This is how multi-tier architectures work securely on Peios. The client's identity flows through the chain of services, and each service accesses resources with the client's permissions.
A concrete example
Alice connects to a web application. The web application needs to read a configuration value from the registry service on her behalf.
- Alice connects to the web application at Impersonation level
- The web application thread impersonates Alice
- While impersonating, the thread connects to the registry service
- The registry service receives the connection and checks the peer identity — it sees Alice, not the web application
- The registry service impersonates Alice and reads the registry key
- The kernel checks Alice's permissions against the registry key's security descriptor
At no point does the web application's own identity appear in the access decision for the registry key. Alice's identity traveled from the web application to the registry service, and the registry service evaluated access as Alice.
Why this works
When an impersonating thread connects to another local service, the connection carries the impersonation token — the client's identity. The receiving service sees the client's SID, not the calling service's SID.
The receiving service can then impersonate the client in turn, continuing the chain. Each service in the chain acts as the client, accessing only what the client is allowed to access.
The impersonation level controls cascading
Cascading only works at Impersonation level or above. At Identification level, the first service can see the client's identity but cannot act as them — so when it connects to a second service, the connection carries the first service's own identity, not the client's.
| Client's level | What the second service sees |
|---|---|
| Anonymous | Anonymous identity |
| Identification | The first service's identity |
| Impersonation | The client's identity |
| Delegation | The client's identity (and can forward it further, even across the network) |
The chain does not amplify authority
Each service in the chain impersonates the same client identity. The client's permissions do not grow as the identity passes through more services. If Alice cannot read a registry key, no amount of cascading through intermediary services changes that.
The chain also does not accumulate the services' own permissions.

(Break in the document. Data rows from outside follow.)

`src/rtl/sys_defs.svh`:
```
// System-wide defaults shared by the decoder blocks.
`ifndef SYS_DEFS_SVH
`define SYS_DEFS_SVH
`define CH 3
`define BLK_LEN 64
`endif

```
`src/rtl/dc_pred_decoder_pkg.sv`:
```
// Shared constants and types for the DC prediction decoder.
`include "sys_defs.svh"

package dc_pred_decoder_pkg;
  localparam int DEF_NUM_CH  = `CH;
  localparam int DEF_BLK_LEN = `BLK_LEN;

  typedef enum logic {
    COEF_AC = 1'b0,
    COEF_DC = 1'b1
  } coef_kind_e;
endpackage

```
`src/rtl/dc_sat_add.sv`:
```
// Widening signed add with clamp to the COEF_W signed range.
module dc_sat_add #(
  parameter int COEF_W = 12
) (
  input  logic signed [COEF_W-1:0] a,
  input  logic signed [COEF_W-1:0] b,
  output logic signed [COEF_W-1:0] sum,
  output logic                     clamped
);
  logic signed [COEF_W:0] wide;

  always_comb begin
    wide    = {a[COEF_W-1], a} + {b[COEF_W-1], b};
    sum     = wide[COEF_W-1:0];
    clamped = 1'b0;
    // Top two bits disagree only when the result left the narrow range.
    if (wide[COEF_W] != wide[COEF_W-1]) begin
      clamped = 1'b1;
      if (wide[COEF_W]) sum = {1'b1, {(COEF_W-1){1'b0}}};
      else              sum = {1'b0, {(COEF_W-1){1'b1}}};
    end
  end
endmodule

```
`src/rtl/dc_pred_decoder.sv`:
```
// Per-component DC prediction: DC diffs are accumulated into a predictor, AC passes through.
// Handshake: a beat moves when valid && ready; in_ready = !out_valid || out_ready; out_* hold while stalled.
module dc_pred_decoder
  import dc_pred_decoder_pkg::*;
#(
  parameter int NUM_CH  = DEF_NUM_CH,
  parameter int COEF_W  = 12,
  parameter int BLK_LEN = DEF_BLK_LEN,
  localparam int CH_W   = $clog2(NUM_CH + 1),
  localparam int IDX_W  = (BLK_LEN > 1) ? $clog2(BLK_LEN) : 1
) (
  input  logic                     clk,
  input  logic                     rst,
  input  logic                     in_valid,
  output logic                     in_ready,
  input  logic signed [COEF_W-1:0] in_value,
  input  logic [CH_W-1:0]          in_ch,
  input  logic                     restart,
  output logic                     out_valid,
  input  logic                     out_ready,
  output logic signed [COEF_W-1:0] out_value,
  output logic [CH_W-1:0]          out_ch,
  output logic                     out_dc,
  output logic                     out_last,
  output logic                     err_ch,
  output logic                     sat
);
  localparam logic [CH_W-1:0]  NUM_CH_L = CH_W'(NUM_CH);
  localparam logic [IDX_W-1:0] LAST_IDX = IDX_W'(BLK_LEN - 1);

  logic signed [COEF_W-1:0] pred_q [NUM_CH];
  logic signed [COEF_W-1:0] pred_d [NUM_CH];
  logic [IDX_W-1:0]         idx_q, idx_d;
  logic [CH_W-1:0]          ch_q, ch_d;
  logic                     out_valid_q, out_valid_d;
  logic signed [COEF_W-1:0] out_value_q, out_value_d;
  logic [CH_W-1:0]          out_ch_q, out_ch_d;
  logic                     out_dc_q, out_dc_d;
  logic                     out_last_q, out_last_d;
  logic                     err_ch_q, err_ch_d;
  logic                     sat_q, sat_d;

  logic                     accept;
  coef_kind_e               kind;
  logic                     ch_ok;
  logic signed [COEF_W-1:0] pred_rd;
  logic signed [COEF_W-1:0] dc_sum;
  logic                     dc_clamped;
  logic                     pred_we;
  logic [CH_W-1:0]          pred_wa;

  assign in_ready  = !out_valid_q || out_ready;
  assign accept    = in_valid && in_ready;
  assign kind      = (idx_q == '0) ? COEF_DC : COEF_AC;
  assign ch_ok     = in_ch < NUM_CH_L;

  assign out_valid = out_valid_q;
  assign out_value = out_value_q;
  assign out_ch    = out_ch_q;
  assign out_dc    = out_dc_q;
  assign out_last  = out_last_q;
  assign err_ch    = err_ch_q;
  assign sat       = sat_q;

  always_comb begin
    pred_rd = '0;
    for (int i = 0; i < NUM_CH; i++) begin
      if (in_ch == CH_W'(i)) pred_rd = pred_q[i];
    end
  end

  dc_sat_add #(.COEF_W(COEF_W)) u_sat_add (
    .a       (in_value),
    .b       (pred_rd),
    .sum     (dc_sum),
    .clamped (dc_clamped)
  );

  always_comb begin
    idx_d       = idx_q;
    ch_d        = ch_q;
    out_valid_d = out_valid_q;
    out_value_d = out_value_q;
    out_ch_d    = out_ch_q;
    out_dc_d    = out_dc_q;
    out_last_d  = out_last_q;
    err_ch_d    = err_ch_q;
    sat_d       = sat_q;
    pred_we     = 1'b0;
    pred_wa     = in_ch;

    if (accept) begin
      out_valid_d = 1'b1;
      out_last_d  = (idx_q == LAST_IDX);
      idx_d       = (idx_q == LAST_IDX) ? '0 : idx_q + 1'b1;
      out_value_d = in_value;
      if (kind == COEF_DC) begin
        ch_d     = in_ch;
        out_ch_d = in_ch;
        out_dc_d = 1'b1;
        if (ch_ok) begin
          out_value_d = dc_sum;
          pred_we     = 1'b1;
          sat_d       = sat_q | dc_clamped;
        end else begin
          err_ch_d = 1'b1;
        end
      end else begin
        out_ch_d = ch_q;
        out_dc_d = 1'b0;
      end
    end else if (out_ready) begin
      out_valid_d = 1'b0;
    end

    // Restart wins over whatever the coincident beat did to idx and predictors.
    if (restart) idx_d = '0;
  end

  always_comb begin
    for (int i = 0; i < NUM_CH; i++) begin
      pred_d[i] = pred_q[i];
      if (restart)                             pred_d[i] = '0;
      else if (pred_we && pred_wa == CH_W'(i)) pred_d[i] = dc_sum;
    end
  end

  always_ff @(posedge clk) begin
    if (rst) begin
      for (int i = 0; i < NUM_CH; i++) pred_q[i] <= '0;
      idx_q       <= '0;
      ch_q        <= '0;
      out_valid_q <= 1'b0;
      out_value_q <= '0;
      out_ch_q    <= '0;
      out_dc_q    <= 1'b0;
      out_last_q  <= 1'b0;
      err_ch_q    <= 1'b0;
      sat_q       <= 1'b0;
    end else begin
      for (int i = 0; i < NUM_CH; i++) pred_q[i] <= pred_d[i];
      idx_q       <= idx_d;
      ch_q        <= ch_d;
      out_valid_q <= out_valid_d;
      out_value_q <= out_value_d;
      out_ch_q    <= out_ch_d;
      out_dc_q    <= out_dc_d;
      out_last_q  <= out_last_d;
      err_ch_q    <= err_ch_d;
      sat_q       <= sat_d;
    end
  end
endmodule

```
[config.mk]
export PLATFORM = sky130hd
export DESIGN_NAME = median_window_feeder
export DESIGN_NICKNAME = d
export VERILOG_FILES = /design/src/rtl/median_window_feeder.sv
export SDC_FILE = /design/constraint.sdc
export NUM_CORES = 1
export LEC_CHECK = 0
export BUFFER_PORTS_ARGS = -buffer_cell sky130_fd_sc_hd__buf_2
export CORE_AREA = 2 2 201 163
export CTS_BUF_LIST = sky130_fd_sc_hd__clkbuf_8
export DETAILED_ROUTE_END_ITERATION = 12
export DIE_AREA = 0 0 203 165
export PLACE_DENSITY = 0.76
export SETUP_SLACK_MARGIN = 0.05
export SLEW_MARGIN = 20
export SYNTH_ARGS = -nofsm -noshare
export SYNTH_HDL_FRONTEND = slang
export SYNTH_SLANG_ARGS = --single-unit
[constraint.sdc]
create_clock -name CLK -period 4.3 [get_ports CLK]
set_input_delay 0 -clock CLK [delete_from_list [all_inputs] [get_ports CLK]]
set_output_delay 0 -clock CLK [all_outputs]
set_load 0.01 [all_outputs]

The web application might have broad registry access under its own identity, but while impersonating Alice it can only access what Alice's token allows.

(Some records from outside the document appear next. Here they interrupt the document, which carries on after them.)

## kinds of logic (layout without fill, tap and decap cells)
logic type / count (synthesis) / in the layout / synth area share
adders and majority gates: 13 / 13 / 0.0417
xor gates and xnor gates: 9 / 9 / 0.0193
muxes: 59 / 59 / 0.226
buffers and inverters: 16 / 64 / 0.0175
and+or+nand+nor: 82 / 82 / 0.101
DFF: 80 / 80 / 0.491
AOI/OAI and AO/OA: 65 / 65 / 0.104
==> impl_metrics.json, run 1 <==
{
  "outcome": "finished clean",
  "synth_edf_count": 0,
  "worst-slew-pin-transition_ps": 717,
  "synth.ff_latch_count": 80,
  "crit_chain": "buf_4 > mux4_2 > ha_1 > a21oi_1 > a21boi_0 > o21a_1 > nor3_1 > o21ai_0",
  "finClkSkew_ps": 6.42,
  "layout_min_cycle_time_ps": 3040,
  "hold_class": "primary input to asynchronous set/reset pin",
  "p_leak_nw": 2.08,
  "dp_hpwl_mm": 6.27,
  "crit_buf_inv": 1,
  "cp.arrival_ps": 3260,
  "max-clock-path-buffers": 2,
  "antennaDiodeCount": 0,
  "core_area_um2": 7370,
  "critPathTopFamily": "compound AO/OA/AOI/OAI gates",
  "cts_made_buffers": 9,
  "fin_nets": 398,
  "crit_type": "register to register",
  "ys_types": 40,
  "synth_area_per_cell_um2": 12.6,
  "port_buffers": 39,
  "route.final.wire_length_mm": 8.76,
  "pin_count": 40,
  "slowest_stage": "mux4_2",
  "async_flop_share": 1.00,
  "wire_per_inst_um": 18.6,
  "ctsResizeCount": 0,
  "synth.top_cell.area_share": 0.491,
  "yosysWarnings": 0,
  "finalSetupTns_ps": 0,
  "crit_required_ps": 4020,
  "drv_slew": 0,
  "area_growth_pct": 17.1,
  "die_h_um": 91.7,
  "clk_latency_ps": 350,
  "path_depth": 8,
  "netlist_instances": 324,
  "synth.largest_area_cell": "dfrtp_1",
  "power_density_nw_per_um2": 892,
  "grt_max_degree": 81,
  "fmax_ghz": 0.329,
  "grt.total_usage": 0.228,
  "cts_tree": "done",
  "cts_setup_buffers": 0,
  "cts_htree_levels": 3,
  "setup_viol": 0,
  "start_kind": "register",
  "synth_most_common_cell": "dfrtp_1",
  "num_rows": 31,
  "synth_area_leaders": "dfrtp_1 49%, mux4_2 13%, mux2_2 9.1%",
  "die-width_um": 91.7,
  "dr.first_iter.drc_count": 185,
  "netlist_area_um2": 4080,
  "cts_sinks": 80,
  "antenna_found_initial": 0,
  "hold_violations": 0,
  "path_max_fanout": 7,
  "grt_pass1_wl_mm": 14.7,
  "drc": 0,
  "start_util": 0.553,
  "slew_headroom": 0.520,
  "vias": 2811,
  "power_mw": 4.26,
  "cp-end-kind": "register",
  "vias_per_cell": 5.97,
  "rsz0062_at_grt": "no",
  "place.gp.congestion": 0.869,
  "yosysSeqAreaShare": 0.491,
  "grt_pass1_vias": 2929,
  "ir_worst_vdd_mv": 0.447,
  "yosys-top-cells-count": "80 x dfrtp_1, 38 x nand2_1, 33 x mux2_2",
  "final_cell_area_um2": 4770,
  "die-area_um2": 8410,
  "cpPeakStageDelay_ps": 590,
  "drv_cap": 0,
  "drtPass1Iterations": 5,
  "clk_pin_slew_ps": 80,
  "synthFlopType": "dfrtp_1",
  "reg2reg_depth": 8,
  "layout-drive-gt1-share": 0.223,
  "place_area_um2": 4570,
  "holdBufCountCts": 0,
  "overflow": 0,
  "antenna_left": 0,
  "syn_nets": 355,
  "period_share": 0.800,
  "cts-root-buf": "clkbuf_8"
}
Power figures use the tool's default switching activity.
### config.mk
export PLATFORM = sky130hd
export DESIGN_NAME = fetch_unit
export DESIGN_NICKNAME = d
export VERILOG_FILES = /design/src/rtl/fetch_unit_pkg.sv /design/src/rtl/fetch_hold_buf.sv /design/src/rtl/fetch_unit.sv
export SDC_FILE = /design/constraint.sdc
export NUM_CORES = 1
export LEC_CHECK = 0
export CAP_MARGIN = 30
export CORE_MARGIN = 3
export CORE_UTILIZATION = 43
export CTS_BUF_LIST = sky130_fd_sc_hd__clkbuf_8
export DETAILED_ROUTE_END_ITERATION = 8
export PLACE_DENSITY = 0.78
export RECOVER_POWER = 100
export SYNTH_ARGS = -nofsm -noshare
export SYNTH_HDL_FRONTEND = slang
export SYNTH_HIERARCHICAL = 1
export SYNTH_SLANG_ARGS = --single-unit
### constraint.sdc
create_clock -name CLK -period 5.06 [get_ports CLK]
set_input_delay 1.012 -clock CLK [delete_from_list [all_inputs] [get_ports CLK]]
set_output_delay 1.012 -clock CLK [all_outputs]
set_load 0.01 [all_outputs]
### src/rtl/fetch_unit_pkg.sv
// Shared types for the instruction fetch stage: FSM states, the IF/ID
// latch layout and the halt encoding.
package fetch_unit_pkg;

  localparam int WORD_W = 32;

  typedef logic [WORD_W-1:0] word_t;

  localparam word_t HALT_INSTR = 32'hFFFF_FFFF;

  typedef enum logic [1:0] {
    FETCH  = 2'd0,
    SQUASH = 2'd1,
    HOLD   = 2'd2,
    HALTED = 2'd3
  } fetch_state_t;

  typedef struct packed {
    logic  valid;
    word_t instr;
    word_t pc;
    word_t npc;
  } fetch_latch_t;

endpackage
`src/rtl/riscv_pkg.sv`:
```
// Shared RV32I branch constants and the B-type immediate decoder used by the
// fetch-side predictor.
package riscv_pkg;
  localparam logic [6:0] SB_TYPE_OP = 7'b1100011;

  localparam logic [2:0] F3_BEQ  = 3'b000;
  localparam logic [2:0] F3_BNE  = 3'b001;
  localparam logic [2:0] F3_BLT  = 3'b100;
  localparam logic [2:0] F3_BGE  = 3'b101;
  localparam logic [2:0] F3_BLTU = 3'b110;
  localparam logic [2:0] F3_BGEU = 3'b111;

  localparam logic [1:0] BHT_INIT = 2'b01;

  function automatic logic [31:0] b_imm(input logic [31:0] instr);
    return {{19{instr[31]}}, instr[31], instr[7], instr[30:25], instr[11:8], 1'b0};
  endfunction
endpackage

```
`src/rtl/bht_2bit.sv`:
```
// Branch history table of 2-bit saturating counters: one combinational read
// port, one registered update port, async reset to weakly not-taken.
module bht_2bit
  import riscv_pkg::*;
#(
  parameter int IDX_BITS = 4
) (
  input  logic                clk,
  input  logic                rst_n,
  input  logic [IDX_BITS-1:0] rd_idx,
  output logic [1:0]          rd_ctr,
  input  logic                wr_en,
  input  logic [IDX_BITS-1:0] wr_idx,
  input  logic                wr_taken
);
  localparam int DEPTH = 1 << IDX_BITS;

  logic [DEPTH-1:0][1:0] ctr_q, ctr_d;
  logic [1:0]            cur;

  // Read sees the pre-update value; no bypass from the write port.
  assign rd_ctr = ctr_q[rd_idx];
  assign cur    = ctr_q[wr_idx];

  always_comb begin
    ctr_d = ctr_q;
    if (wr_en) begin
      if (wr_taken && cur != 2'b11)       ctr_d[wr_idx] = cur + 2'b01;
      else if (!wr_taken && cur != 2'b00) ctr_d[wr_idx] = cur - 2'b01;
    end
  end

  always_ff @(posedge clk or negedge rst_n) begin
    if (!rst_n) ctr_q <= {DEPTH{BHT_INIT}};
    else        ctr_q <= ctr_d;
  end
endmodule

```
`src/rtl/branch_predict_ctrl.sv`:
```
// Fetch-side branch predictor and EX-stage redirect controller with
// branch / mispredict performance counters.
module branch_predict_ctrl
  import riscv_pkg::*;
#(
  parameter int IDX_BITS = 4,
  parameter int PC_W     = 32
) (
  input  logic            clk,
  input  logic            rst_n,
  input  logic            if_valid,
  input  logic [PC_W-1:0] if_pc,
  input  logic [31:0]     if_instr,
  output logic            pred_taken,
  output logic [PC_W-1:0] pred_target,
  input  logic            stall,
  input  logic            ex_valid,
  input  logic            ex_is_branch,
  input  logic [PC_W-1:0] ex_pc,
  input  logic            ex_taken,
  input  logic [PC_W-1:0] ex_target,
  input  logic            ex_pred_taken,
  output logic            redirect,
  output logic [PC_W-1:0] redirect_pc,
  output logic            flush_ifid,
  output logic            flush_idex,
  output logic [31:0]     br_cnt,
  output logic [31:0]     mispred_cnt
);
  logic [1:0]  rd_ctr;
  logic        is_sb;
  logic        res;
  logic [31:0] br_cnt_q, br_cnt_d;
  logic [31:0] mispred_cnt_q, mispred_cnt_d;

  // rst_n gates resolution so redirect/flushes stay low while reset is held.
  assign res      = rst_n & ex_valid & ex_is_branch & ~stall;
  assign redirect = res & (ex_taken != ex_pred_taken);
  assign flush_ifid = redirect;
  assign flush_idex = redirect;
  assign redirect_pc = ex_taken ? ex_target : ex_pc + PC_W'(4);

  assign is_sb       = (if_instr[6:0] == SB_TYPE_OP);
  assign pred_taken  = if_valid & is_sb & rd_ctr[1] & ~redirect;
  assign pred_target = if_pc + PC_W'($signed(b_imm(if_instr)));

  bht_2bit #(.IDX_BITS(IDX_BITS)) u_bht (
    .clk      (clk),
    .rst_n    (rst_n),
    .rd_idx   (if_pc[IDX_BITS+1:2]),
    .rd_ctr   (rd_ctr),
    .wr_en    (res),
    .wr_idx   (ex_pc[IDX_BITS+1:2]),
    .wr_taken (ex_taken)
  );

  always_comb begin
    br_cnt_d      = br_cnt_q + {31'd0, res};
    mispred_cnt_d = mispred_cnt_q + {31'd0, redirect};
  end

  always_ff @(posedge clk or negedge rst_n) begin
    if (!rst_n) begin
      br_cnt_q      <= '0;
      mispred_cnt_q <= '0;
    end else begin
      br_cnt_q      <= br_cnt_d;
      mispred_cnt_q <= mispred_cnt_d;
    end
  end

  assign br_cnt      = br_cnt_q;
  assign mispred_cnt = mispred_cnt_q;
endmodule

```
**config.mk**
```make
export PLATFORM = sky130hd
export DESIGN_NAME = conv_mac_engine
export DESIGN_NICKNAME = d
export VERILOG_FILES = /design/src/rtl/conv_mac_engine.sv
export SDC_FILE = /design/constraint.sdc
export NUM_CORES = 1
export LEC_CHECK = 0
export ABC_CLOCK_PERIOD_IN_PS = 21300
export CAP_MARGIN = 0
export CORE_UTILIZATION = 40
export CTS_CLUSTER_SIZE = 10
export DETAILED_ROUTE_END_ITERATION = 10
export MAX_ROUTING_LAYER = met4
export PLACE_DENSITY = 0.61
export SYNTH_ARGS = -nofsm -noshare
export SYNTH_HDL_FRONTEND = slang
export SYNTH_SLANG_ARGS = --single-unit
```
**constraint.sdc**
```tcl
create_clock -name clk -period 21.3 [get_ports clk]
set_input_delay 4.26 -clock clk [delete_from_list [all_inputs] [get_ports clk]]
set_output_delay 4.26 -clock clk [all_outputs]
set_load 0.05 [all_outputs]
```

Cascading and SeImpersonatePrivilege
Every service in the chain must hold SeImpersonatePrivilege to impersonate the client. If a service in the middle of the chain does not have the privilege, the cascade breaks at that point — the next service sees the unprivileged service's identity, not the client's.
This is a safety property. Only services that are explicitly granted impersonation capability can participate in identity cascading. An unprivileged service cannot silently forward a client's identity to other services.